§ **WHAT NEEDS TO BE DONE**: Which lines of the data hold the word "cells"? Copy all of them.

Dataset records
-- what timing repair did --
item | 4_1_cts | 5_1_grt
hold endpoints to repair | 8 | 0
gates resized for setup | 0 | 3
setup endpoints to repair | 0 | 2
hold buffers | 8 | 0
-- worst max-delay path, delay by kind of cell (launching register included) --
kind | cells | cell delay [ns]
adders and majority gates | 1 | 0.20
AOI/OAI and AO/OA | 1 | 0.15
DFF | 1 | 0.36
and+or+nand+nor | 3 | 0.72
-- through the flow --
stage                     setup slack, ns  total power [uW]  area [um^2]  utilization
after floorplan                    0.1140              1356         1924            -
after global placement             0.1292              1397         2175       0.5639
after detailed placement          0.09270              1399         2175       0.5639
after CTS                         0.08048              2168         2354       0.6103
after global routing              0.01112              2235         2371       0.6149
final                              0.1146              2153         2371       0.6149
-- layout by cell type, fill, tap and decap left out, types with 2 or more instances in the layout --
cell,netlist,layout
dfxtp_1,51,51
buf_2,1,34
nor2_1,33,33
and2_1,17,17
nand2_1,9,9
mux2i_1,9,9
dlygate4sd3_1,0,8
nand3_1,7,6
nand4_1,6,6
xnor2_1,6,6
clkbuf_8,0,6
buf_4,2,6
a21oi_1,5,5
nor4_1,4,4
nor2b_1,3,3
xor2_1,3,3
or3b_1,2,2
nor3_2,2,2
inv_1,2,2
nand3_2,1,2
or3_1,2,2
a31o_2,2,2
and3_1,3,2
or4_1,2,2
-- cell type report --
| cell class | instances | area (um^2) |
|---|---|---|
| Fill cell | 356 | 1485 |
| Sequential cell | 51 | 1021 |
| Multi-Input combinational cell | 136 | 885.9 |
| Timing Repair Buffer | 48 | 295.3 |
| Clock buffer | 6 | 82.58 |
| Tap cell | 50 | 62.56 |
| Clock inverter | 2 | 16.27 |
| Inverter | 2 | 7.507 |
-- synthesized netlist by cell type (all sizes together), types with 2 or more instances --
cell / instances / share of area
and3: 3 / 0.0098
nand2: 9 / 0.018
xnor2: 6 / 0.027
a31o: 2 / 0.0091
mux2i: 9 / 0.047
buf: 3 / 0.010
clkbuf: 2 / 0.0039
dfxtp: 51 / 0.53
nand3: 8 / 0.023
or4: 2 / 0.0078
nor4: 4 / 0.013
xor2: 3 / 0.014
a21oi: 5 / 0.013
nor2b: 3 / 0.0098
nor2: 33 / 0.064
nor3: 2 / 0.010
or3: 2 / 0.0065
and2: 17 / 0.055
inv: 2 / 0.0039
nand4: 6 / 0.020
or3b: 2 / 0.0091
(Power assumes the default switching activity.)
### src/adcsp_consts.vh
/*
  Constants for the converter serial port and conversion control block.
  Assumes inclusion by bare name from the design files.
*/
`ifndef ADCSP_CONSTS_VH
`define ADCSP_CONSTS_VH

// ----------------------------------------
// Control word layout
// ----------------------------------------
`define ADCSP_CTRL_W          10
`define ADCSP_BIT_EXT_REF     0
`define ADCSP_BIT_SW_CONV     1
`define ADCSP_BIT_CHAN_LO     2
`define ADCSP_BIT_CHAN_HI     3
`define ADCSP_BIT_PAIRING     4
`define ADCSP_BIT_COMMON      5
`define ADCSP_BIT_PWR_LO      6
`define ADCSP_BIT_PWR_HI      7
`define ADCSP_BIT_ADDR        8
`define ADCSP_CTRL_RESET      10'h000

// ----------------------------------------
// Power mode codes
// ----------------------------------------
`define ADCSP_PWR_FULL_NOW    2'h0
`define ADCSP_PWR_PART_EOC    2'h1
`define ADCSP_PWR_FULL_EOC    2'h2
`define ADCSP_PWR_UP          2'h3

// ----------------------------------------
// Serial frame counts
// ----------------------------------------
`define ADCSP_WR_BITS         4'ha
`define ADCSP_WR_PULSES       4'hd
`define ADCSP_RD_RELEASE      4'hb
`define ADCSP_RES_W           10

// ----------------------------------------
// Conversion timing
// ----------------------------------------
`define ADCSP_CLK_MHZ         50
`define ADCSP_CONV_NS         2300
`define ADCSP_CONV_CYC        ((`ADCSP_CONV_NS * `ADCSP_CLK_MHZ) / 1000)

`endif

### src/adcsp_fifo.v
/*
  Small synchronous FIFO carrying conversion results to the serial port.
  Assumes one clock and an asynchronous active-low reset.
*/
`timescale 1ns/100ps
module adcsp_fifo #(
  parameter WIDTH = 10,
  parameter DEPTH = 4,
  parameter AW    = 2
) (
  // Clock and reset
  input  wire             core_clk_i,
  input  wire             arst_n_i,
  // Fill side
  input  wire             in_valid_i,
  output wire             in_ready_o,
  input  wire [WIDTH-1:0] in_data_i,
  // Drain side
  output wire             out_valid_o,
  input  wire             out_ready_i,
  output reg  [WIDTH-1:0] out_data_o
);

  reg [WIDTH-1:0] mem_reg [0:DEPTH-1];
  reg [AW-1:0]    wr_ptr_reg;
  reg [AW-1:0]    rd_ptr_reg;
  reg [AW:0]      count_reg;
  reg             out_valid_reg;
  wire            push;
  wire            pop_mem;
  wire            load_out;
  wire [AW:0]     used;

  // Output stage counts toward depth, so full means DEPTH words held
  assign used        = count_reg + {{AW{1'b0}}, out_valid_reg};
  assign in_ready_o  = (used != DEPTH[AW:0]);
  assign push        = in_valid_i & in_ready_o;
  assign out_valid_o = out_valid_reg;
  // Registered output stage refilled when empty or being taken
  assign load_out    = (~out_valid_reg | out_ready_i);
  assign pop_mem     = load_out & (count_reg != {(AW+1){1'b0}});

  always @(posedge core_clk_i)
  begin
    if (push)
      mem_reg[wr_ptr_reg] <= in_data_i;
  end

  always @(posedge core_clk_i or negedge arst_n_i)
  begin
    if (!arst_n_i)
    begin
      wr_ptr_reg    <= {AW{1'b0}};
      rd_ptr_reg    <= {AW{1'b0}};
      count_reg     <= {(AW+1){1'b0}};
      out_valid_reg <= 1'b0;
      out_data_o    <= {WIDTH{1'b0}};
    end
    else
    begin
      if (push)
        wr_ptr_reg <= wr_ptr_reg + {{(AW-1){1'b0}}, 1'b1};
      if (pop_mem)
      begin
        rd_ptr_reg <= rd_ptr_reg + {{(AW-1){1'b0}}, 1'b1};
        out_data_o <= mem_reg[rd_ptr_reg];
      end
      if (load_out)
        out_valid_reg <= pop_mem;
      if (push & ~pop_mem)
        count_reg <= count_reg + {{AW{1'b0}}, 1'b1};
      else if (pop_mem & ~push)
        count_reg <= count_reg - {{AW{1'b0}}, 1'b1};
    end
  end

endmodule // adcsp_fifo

---

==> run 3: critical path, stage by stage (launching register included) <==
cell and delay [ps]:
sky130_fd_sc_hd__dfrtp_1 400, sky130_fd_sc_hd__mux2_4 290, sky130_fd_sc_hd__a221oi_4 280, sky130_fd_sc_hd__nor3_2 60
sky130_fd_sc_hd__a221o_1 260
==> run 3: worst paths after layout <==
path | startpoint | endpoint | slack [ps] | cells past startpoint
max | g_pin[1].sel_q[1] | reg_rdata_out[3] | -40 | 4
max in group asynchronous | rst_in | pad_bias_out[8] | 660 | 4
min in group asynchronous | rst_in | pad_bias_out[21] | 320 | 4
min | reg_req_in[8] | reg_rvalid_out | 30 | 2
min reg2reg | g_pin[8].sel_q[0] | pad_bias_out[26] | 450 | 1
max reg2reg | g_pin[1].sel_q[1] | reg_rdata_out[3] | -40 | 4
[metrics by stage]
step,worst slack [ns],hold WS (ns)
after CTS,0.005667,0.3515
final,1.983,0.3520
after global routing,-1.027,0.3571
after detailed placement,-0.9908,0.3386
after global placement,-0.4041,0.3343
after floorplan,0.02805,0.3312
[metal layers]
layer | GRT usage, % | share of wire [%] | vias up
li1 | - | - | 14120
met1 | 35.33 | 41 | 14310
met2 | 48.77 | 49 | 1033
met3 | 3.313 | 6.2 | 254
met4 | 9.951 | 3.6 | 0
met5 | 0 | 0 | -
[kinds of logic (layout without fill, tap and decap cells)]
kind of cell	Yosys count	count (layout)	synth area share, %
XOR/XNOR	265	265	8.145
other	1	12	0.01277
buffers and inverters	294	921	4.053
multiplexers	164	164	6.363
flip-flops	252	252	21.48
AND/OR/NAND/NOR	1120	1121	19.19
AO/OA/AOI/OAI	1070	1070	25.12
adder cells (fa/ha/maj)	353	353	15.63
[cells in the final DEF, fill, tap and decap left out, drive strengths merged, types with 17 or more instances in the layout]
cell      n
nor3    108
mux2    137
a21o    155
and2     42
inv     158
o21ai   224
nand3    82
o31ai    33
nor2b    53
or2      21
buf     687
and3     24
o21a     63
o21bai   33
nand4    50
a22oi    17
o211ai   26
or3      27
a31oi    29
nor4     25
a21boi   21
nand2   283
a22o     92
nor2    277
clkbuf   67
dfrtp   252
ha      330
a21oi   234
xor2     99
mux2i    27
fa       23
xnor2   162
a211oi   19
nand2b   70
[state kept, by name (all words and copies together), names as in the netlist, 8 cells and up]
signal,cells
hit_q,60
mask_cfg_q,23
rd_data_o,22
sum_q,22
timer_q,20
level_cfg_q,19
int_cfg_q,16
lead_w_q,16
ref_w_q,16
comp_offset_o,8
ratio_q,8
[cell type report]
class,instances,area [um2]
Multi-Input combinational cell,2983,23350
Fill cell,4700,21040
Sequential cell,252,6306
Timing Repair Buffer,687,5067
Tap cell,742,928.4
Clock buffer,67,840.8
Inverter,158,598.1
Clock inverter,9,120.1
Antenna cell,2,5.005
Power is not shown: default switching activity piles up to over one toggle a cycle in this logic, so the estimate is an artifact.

§ **SOLUTION**:
kind | cells | cell delay [ns]
path | startpoint | endpoint | slack [ps] | cells past startpoint
[kinds of logic (layout without fill, tap and decap cells)]
adder cells (fa/ha/maj)	353	353	15.63
[cells in the final DEF, fill, tap and decap left out, drive strengths merged, types with 17 or more instances in the layout]
[state kept, by name (all words and copies together), names as in the netlist, 8 cells and up]
signal,cells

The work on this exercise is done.